Prompt: Considering only lines that hold the word "write", report how many there are in the listing below, as a single number.

:::

==> src/rtl/utf8_stream_decoder.sv <==
`default_nettype none
// +----------------------------------------------------------------------------+
// | utf8_stream_decoder: valid/ready UTF-8 byte stream to code-point decoder.  |
// | Rev 1.0                                                                    |
// +----------------------------------------------------------------------------+
module utf8_stream_decoder #(
    parameter int MAX_LEN     = 4,
    parameter bit CHK_RANGE   = 1'b1,
    parameter bit REJECT_SURR = 1'b1,
    parameter bit REPLACE     = 1'b1,
    parameter int CNT_W       = 16
) (
    input  logic             clk,
    input  logic             rst,
    input  logic             in_valid,
    output logic             in_ready,
    input  logic [7:0]       in_data,
    input  logic             in_last,
    output logic             out_valid,
    input  logic             out_ready,
    output logic [31:0]      out_char,
    output logic [2:0]       out_err,
    output logic             out_last,
    output logic [CNT_W-1:0] err_count
);

    localparam logic [1:0] S_IDLE    = 2'd0;
    localparam logic [1:0] S_COLLECT = 2'd1;
    localparam logic [1:0] S_HOLD    = 2'd2;
    localparam logic [1:0] S_FLUSH   = 2'd3;

    localparam logic [2:0] E_OK       = 3'd0;
    localparam logic [2:0] E_INVALID  = 3'd1;
    localparam logic [2:0] E_OVERLONG = 3'd2;
    localparam logic [2:0] E_TRUNC    = 3'd3;
    localparam logic [2:0] E_NONUNI   = 3'd4;
    localparam logic [2:0] E_SURR     = 3'd5;

    localparam logic [31:0] c_repl_char = 32'h0000_FFFD;
    localparam bit          c_long_ok   = (MAX_LEN == 6);

    logic [1:0]       r_state, w_state_nxt;
    logic [2:0]       r_rem, w_rem_nxt;
    logic [2:0]       r_len, w_len_nxt;
    logic [31:0]      r_acc, w_acc_nxt;
    logic [7:0]       r_lead, w_lead_nxt;
    logic [7:0]       r_hold_byte, w_hold_byte_nxt;
    logic             r_hold_last, w_hold_last_nxt;

    logic             r_out_valid;
    logic [31:0]      r_out_char;
    logic [2:0]       r_out_err;
    logic             r_out_last;
    logic [CNT_W-1:0] r_err_count;

    logic             w_out_free;
    logic             w_in_fire;
    logic [7:0]       w_byte;
    logic             w_blast;
    logic             w_fresh;
    logic             w_coll;
    logic             w_is_cont;
    logic             w_last_cont;
    logic [31:0]      w_acc_cont;
    logic [2:0]       w_lead_len;
    logic [31:0]      w_lead_pay;
    logic [31:0]      w_min;
    logic [2:0]       w_class;

    logic             w_load;
    logic [31:0]      w_load_raw;
    logic [2:0]       w_load_err;
    logic             w_load_last;

    assign w_out_free  = ~r_out_valid | out_ready;
    assign in_ready    = ((r_state == S_IDLE) | (r_state == S_COLLECT)) & w_out_free;
    assign w_in_fire   = in_valid & in_ready;

    // HOLD replays the latched byte through the same path as a fresh IDLE byte
    assign w_byte      = (r_state == S_HOLD) ? r_hold_byte : in_data;
    assign w_blast     = (r_state == S_HOLD) ? r_hold_last : in_last;
    assign w_fresh     = ((r_state == S_IDLE) & w_in_fire) | ((r_state == S_HOLD) & w_out_free);
    assign w_coll      = (r_state == S_COLLECT) & w_in_fire;
    assign w_is_cont   = (w_byte[7:6] == 2'b10);
    assign w_last_cont = (r_rem == 3'd1);
    assign w_acc_cont  = (r_acc << 6) | {26'd0, w_byte[5:0]};

    always_comb begin
        w_lead_len = 3'd0;
        w_lead_pay = 32'd0;
        if (w_byte[7:5] == 3'b110) begin
            w_lead_len = 3'd2;
            w_lead_pay = {27'd0, w_byte[4:0]};
        end else if (w_byte[7:4] == 4'b1110) begin
            w_lead_len = 3'd3;
            w_lead_pay = {28'd0, w_byte[3:0]};
        end else if (w_byte[7:3] == 5'b11110) begin
            w_lead_len = 3'd4;
            w_lead_pay = {29'd0, w_byte[2:0]};
        end else if (c_long_ok && (w_byte[7:2] == 6'b111110)) begin
            w_lead_len = 3'd5;
            w_lead_pay = {30'd0, w_byte[1:0]};
        end else if (c_long_ok && (w_byte[7:1] == 7'b1111110)) begin
            w_lead_len = 3'd6;
            w_lead_pay = {31'd0, w_byte[0]};
        end
    end

    always_comb begin
        case (r_len)
            3'd2:    w_min = 32'h0000_0080;
            3'd3:    w_min = 32'h0000_0800;
            3'd4:    w_min = 32'h0001_0000;
            3'd5:    w_min = 32'h0020_0000;
            default: w_min = 32'h0400_0000;
        endcase
        if (w_acc_cont < w_min) begin
            w_class = E_OVERLONG;
        end else if (CHK_RANGE && (w_acc_cont > 32'h0010_FFFF)) begin
            w_class = E_NONUNI;
        end else if (REJECT_SURR && (w_acc_cont >= 32'h0000_D800) && (w_acc_cont <= 32'h0000_DFFF)) begin
            w_class = E_SURR;
        end else begin
            w_class = E_OK;
        end
    end

    // State register and output register
    always_ff @(posedge clk) begin
        if (rst) begin
            r_state     <= S_IDLE;
            r_rem       <= 3'd0;
            r_len       <= 3'd0;
            r_acc       <= 32'd0;
            r_lead      <= 8'd0;
            r_hold_byte <= 8'd0;
            r_hold_last <= 1'b0;
            r_out_valid <= 1'b0;
            r_out_char  <= 32'd0;
            r_out_err   <= E_OK;
            r_out_last  <= 1'b0;
            r_err_count <= '0;
        end else begin
            r_state     <= w_state_nxt;
            r_rem       <= w_rem_nxt;
            r_len       <= w_len_nxt;
            r_acc       <= w_acc_nxt;
            r_lead      <= w_lead_nxt;
            r_hold_byte <= w_hold_byte_nxt;
            r_hold_last <= w_hold_last_nxt;
            if (w_load) begin
                r_out_valid <= 1'b1;
                r_out_char  <= (REPLACE && (w_load_err != E_OK)) ? c_repl_char : w_load_raw;
                r_out_err   <= w_load_err;
                r_out_last  <= w_load_last;
            end else if (out_ready) begin
                r_out_valid <= 1'b0;
            end
            if (r_out_valid && out_ready && (r_out_err != E_OK) && !(&r_err_count)) begin
                r_err_count <= r_err_count + 1'b1;
            end
        end
    end

    // Next-state logic
    always_comb begin
        w_state_nxt     = r_state;
        w_rem_nxt       = r_rem;
        w_len_nxt       = r_len;
        w_acc_nxt       = r_acc;
        w_lead_nxt      = r_lead;
        w_hold_byte_nxt = r_hold_byte;
        w_hold_last_nxt = r_hold_last;
        if (w_fresh) begin
            w_state_nxt = S_IDLE;
            if (w_lead_len != 3'd0) begin
                w_lead_nxt  = w_byte;
                w_len_nxt   = w_lead_len;
                w_rem_nxt   = w_lead_len - 3'd1;
                w_acc_nxt   = w_lead_pay;
                w_state_nxt = w_blast ? S_FLUSH : S_COLLECT;
            end
        end else if (w_coll) begin
            if (!w_is_cont) begin
                w_hold_byte_nxt = in_data;
                w_hold_last_nxt = in_last;
                w_state_nxt     = S_HOLD;
            end else begin
                w_acc_nxt = w_acc_cont;
                w_rem_nxt = r_rem - 3'd1;
                if (w_last_cont) begin
                    w_state_nxt = S_IDLE;
                end else if (in_last) begin
                    w_state_nxt = S_FLUSH;
                end
            end
        end else if ((r_state == S_FLUSH) && w_out_free) begin
            w_state_nxt = S_IDLE;
        end
    end

    // Output-register load selection
    always_comb begin
        w_load      = 1'b0;
        w_load_raw  = 32'd0;
        w_load_err  = E_OK;
        w_load_last = 1'b0;
        if (w_fresh) begin
            if (!w_byte[7]) begin
                w_load      = 1'b1;
                w_load_raw  = {24'd0, w_byte};
                w_load_last = w_blast;
            end else if (w_lead_len == 3'd0) begin
                w_load      = 1'b1;
                w_load_raw  = {{24{w_byte[7]}}, w_byte};
                w_load_err  = E_INVALID;
                w_load_last = w_blast;
            end
        end else if (w_coll) begin
            if (!w_is_cont) begin
                w_load     = 1'b1;
                w_load_raw = {{24{r_lead[7]}}, r_lead};
                w_load_err = E_TRUNC;
            end else if (w_last_cont) begin
                w_load      = 1'b1;
                w_load_raw  = w_acc_cont;
                w_load_err  = w_class;
                w_load_last = in_last;
            end
        end else if ((r_state == S_FLUSH) && w_out_free) begin
            w_load      = 1'b1;
            w_load_raw  = {{24{r_lead[7]}}, r_lead};
            w_load_err  = E_TRUNC;
            w_load_last = 1'b1;
        end
    end

    assign out_valid = r_out_valid;
    assign out_char  = r_out_char;
    assign out_err   = r_out_err;
    assign out_last  = r_out_last;
    assign err_count = r_err_count;

endmodule
`default_nettype wire
$ cat src/rtl/rtc_bus_sequencer_if.sv
// Request and RTC AD-bus bundle for rtc_bus_sequencer.
// slave = the sequencer; master = user-mode logic plus pad side driving it.
interface rtc_bus_sequencer_if #(
    parameter int unsigned CNT_W = 6
);
    logic             date;
    logic             stime;
    logic             timer;
    logic             wr_mode;
    logic [7:0]       wr_data;
    logic [7:0]       bus_in;
    logic [3:0]       control;
    logic [CNT_W-1:0] counter;
    logic [7:0]       bus_out;
    logic             bus_oe;
    logic             busy;
    logic             done;
    logic [7:0]       rd_data;
    logic             rd_valid;
    logic [2:0]       reg_idx;

    modport master (
        output date, stime, timer, wr_mode, wr_data, bus_in,
        input  control, counter, bus_out, bus_oe, busy, done, rd_data, rd_valid, reg_idx
    );

    modport slave (
        input  date, stime, timer, wr_mode, wr_data, bus_in,
        output control, counter, bus_out, bus_oe, busy, done, rd_data, rd_valid, reg_idx
    );
endinterface

$ cat src/rtl/rtc_bus_sequencer.sv
// Turns a date/time/timer request into a burst of multiplexed address/data RTC transactions.
// Optional macro RTC_SEQ_COMMIT_EN appends a transfer-update write (0xF0 -> 0xF0) to write bursts.
module rtc_bus_sequencer #(
    parameter int unsigned CNT_W      = 6,
    parameter int unsigned T_PHASE    = 8,
    parameter int unsigned REGS       = 3,
    parameter logic [7:0]  DATE_BASE  = 8'h24,
    parameter logic [7:0]  TIME_BASE  = 8'h21,
    parameter logic [7:0]  TIMER_BASE = 8'h41
) (
    input logic               clk,
    input logic               reset,
    rtc_bus_sequencer_if.slave bus
);
    typedef enum logic [2:0] {StIdle, StAddr, StGap, StData, StRecov, StDone} state_e;

    localparam logic [CNT_W-1:0] AddrLast  = CNT_W'(T_PHASE - 1);
    localparam logic [CNT_W-1:0] GapLast   = CNT_W'(2 * T_PHASE - 1);
    localparam logic [CNT_W-1:0] DataFirst = CNT_W'(2 * T_PHASE);
    localparam logic [CNT_W-1:0] DataLast  = CNT_W'(3 * T_PHASE - 1);
    localparam logic [CNT_W-1:0] RecovLast = CNT_W'(4 * T_PHASE - 1);
    localparam logic [2:0]       LastIdx   = 3'(REGS - 1);
    localparam logic [7:0]       CommitByte = 8'hF0;

    state_e           state_q, state_d;
    logic [CNT_W-1:0] cnt_q, cnt_d;
    logic [2:0]       idx_q, idx_d;
    logic [7:0]       base_q, base_d;
    logic             wr_q, wr_d;
    logic [7:0]       wdata_q, wdata_d;
    logic [7:0]       rd_data_q, rd_data_d;
    logic             rd_valid_q, rd_valid_d;
    logic             commit_q, commit_d;

    logic [3:0]       ctrl;
    logic [7:0]       bus_out_c;
    logic             bus_oe_c;

    always_ff @(posedge clk or negedge reset) begin
        if (!reset) begin
            state_q    <= StIdle;
            cnt_q      <= '0;
            idx_q      <= '0;
            base_q     <= '0;
            wr_q       <= 1'b0;
            wdata_q    <= '0;
            rd_data_q  <= '0;
            rd_valid_q <= 1'b0;
            commit_q   <= 1'b0;
        end else begin
            state_q    <= state_d;
            cnt_q      <= cnt_d;
            idx_q      <= idx_d;
            base_q     <= base_d;
            wr_q       <= wr_d;
            wdata_q    <= wdata_d;
            rd_data_q  <= rd_data_d;
            rd_valid_q <= rd_valid_d;
            commit_q   <= commit_d;
        end
    end

    always_comb begin
        state_d    = state_q;
        cnt_d      = cnt_q;
        idx_d      = idx_q;
        base_d     = base_q;
        wr_d       = wr_q;
        wdata_d    = wdata_q;
        rd_data_d  = rd_data_q;
        rd_valid_d = 1'b0;
        commit_d   = commit_q;
        case (state_q)
            StIdle: begin
                if (bus.stime || bus.date || bus.timer) begin
                    state_d  = StAddr;
                    cnt_d    = '0;
                    idx_d    = '0;
                    wr_d     = bus.wr_mode;
                    commit_d = 1'b0;
                    base_d   = bus.stime ? TIME_BASE : (bus.date ? DATE_BASE : TIMER_BASE);
                end
            end
            StAddr: begin
                cnt_d = cnt_q + 1'b1;
                if (cnt_q == AddrLast) state_d = StGap;
            end
            StGap: begin
                cnt_d = cnt_q + 1'b1;
                if (cnt_q == GapLast) state_d = StData;
            end
            StData: begin
                cnt_d = cnt_q + 1'b1;
                if (cnt_q == DataFirst) wdata_d = bus.wr_data;
                if (cnt_q == DataLast) begin
                    state_d = StRecov;
                    if (!wr_q) begin
                        rd_data_d  = bus.bus_in;
                        rd_valid_d = 1'b1;
                    end
                end
            end
            StRecov: begin
                if (cnt_q == RecovLast) begin
                    cnt_d = '0;
                    if (idx_q != LastIdx) begin
                        idx_d   = idx_q + 1'b1;
                        state_d = StAddr;
                    end else begin
`ifdef RTC_SEQ_COMMIT_EN
                        // Trailing transfer-update command on write bursts only, once.
                        if (wr_q && !commit_q) begin
                            commit_d = 1'b1;
                            state_d  = StAddr;
                        end else begin
                            state_d = StDone;
                        end
`else
                        state_d = StDone;
`endif
                    end
                end else begin
                    cnt_d = cnt_q + 1'b1;
                end
            end
            StDone: begin
                state_d = StIdle;
                cnt_d   = '0;
                idx_d   = '0;
            end
            default: state_d = StIdle;
        endcase
    end

    // control = {a_d, cs_n, rd_n, wr_n}
    always_comb begin
        ctrl      = 4'b0111;
        bus_out_c = '0;
        bus_oe_c  = 1'b0;
        case (state_q)
            StAddr: begin
                ctrl      = 4'b0010;
                bus_oe_c  = 1'b1;
                bus_out_c = commit_q ? CommitByte : base_q + {5'b0, idx_q};
            end
            StData: begin
                if (wr_q) begin
                    ctrl      = 4'b1010;
                    bus_oe_c  = 1'b1;
                    if (commit_q) bus_out_c = CommitByte;
                    else bus_out_c = (cnt_q == DataFirst) ? bus.wr_data : wdata_q;
                end else begin
                    ctrl = 4'b1001;
                end
            end
            StRecov: ctrl = 4'b1111;
            default: ;
        endcase
    end

    assign bus.control  = ctrl;
    assign bus.counter  = cnt_q;
    assign bus.bus_out  = bus_out_c;
    assign bus.bus_oe   = bus_oe_c;
    assign bus.busy     = (state_q != StIdle);
    assign bus.done     = (state_q == StDone);
    assign bus.rd_data  = rd_data_q;
    assign bus.rd_valid = rd_valid_q;
    assign bus.reg_idx  = idx_q;
endmodule

$ cat src/flat_wrapper.sv
// flat-port wrapper written by rule: the top's interface ports become plain ports
module rtc_bus_sequencer_flat 
#(
    parameter int unsigned CNT_W      = 6,
    parameter int unsigned T_PHASE    = 8,
    parameter int unsigned REGS       = 3,
    parameter logic [7:0]  DATE_BASE  = 8'h24,
    parameter logic [7:0]  TIME_BASE  = 8'h21,
    parameter logic [7:0]  TIMER_BASE = 8'h41
)
  (clk, reset, bus_date, bus_stime, bus_timer, bus_wr_mode, bus_wr_data, bus_bus_in, bus_control, bus_counter, bus_bus_out, bus_bus_oe, bus_busy, bus_done, bus_rd_data, bus_rd_valid, bus_reg_idx);
  rtc_bus_sequencer_if #(.CNT_W(CNT_W)) bus_i ();
  input logic clk;
  input logic reset;
  input wire logic [$bits(bus_i.date)-1:0] bus_date;
  input wire logic [$bits(bus_i.stime)-1:0] bus_stime;
  input wire logic [$bits(bus_i.timer)-1:0] bus_timer;
  input wire logic [$bits(bus_i.wr_mode)-1:0] bus_wr_mode;
  input wire logic [$bits(bus_i.wr_data)-1:0] bus_wr_data;
  input wire logic [$bits(bus_i.bus_in)-1:0] bus_bus_in;
  output wire logic [$bits(bus_i.control)-1:0] bus_control;
  output wire logic [$bits(bus_i.counter)-1:0] bus_counter;
  output wire logic [$bits(bus_i.bus_out)-1:0] bus_bus_out;
  output wire logic [$bits(bus_i.bus_oe)-1:0] bus_bus_oe;
  output wire logic [$bits(bus_i.busy)-1:0] bus_busy;
  output wire logic [$bits(bus_i.done)-1:0] bus_done;
  output wire logic [$bits(bus_i.rd_data)-1:0] bus_rd_data;
  output wire logic [$bits(bus_i.rd_valid)-1:0] bus_rd_valid;
  output wire logic [$bits(bus_i.reg_idx)-1:0] bus_reg_idx;
  assign bus_i.date = bus_date;
  assign bus_i.stime = bus_stime;
  assign bus_i.timer = bus_timer;
  assign bus_i.wr_mode = bus_wr_mode;
  assign bus_i.wr_data = bus_wr_data;
  assign bus_i.bus_in = bus_bus_in;
  assign bus_control = bus_i.control;
  assign bus_counter = bus_i.counter;
  assign bus_bus_out = bus_i.bus_out;
  assign bus_bus_oe = bus_i.bus_oe;
  assign bus_busy = bus_i.busy;
  assign bus_done = bus_i.done;
  assign bus_rd_data = bus_i.rd_data;
  assign bus_rd_valid = bus_i.rd_valid;
  assign bus_reg_idx = bus_i.reg_idx;
  rtc_bus_sequencer #(.CNT_W(CNT_W), .T_PHASE(T_PHASE), .REGS(REGS), .DATE_BASE(DATE_BASE), .TIME_BASE(TIME_BASE), .TIMER_BASE(TIMER_BASE)) u_core (.clk(clk), .reset(reset), .bus(bus_i));
endmodule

:::

Solution for this exercise: 2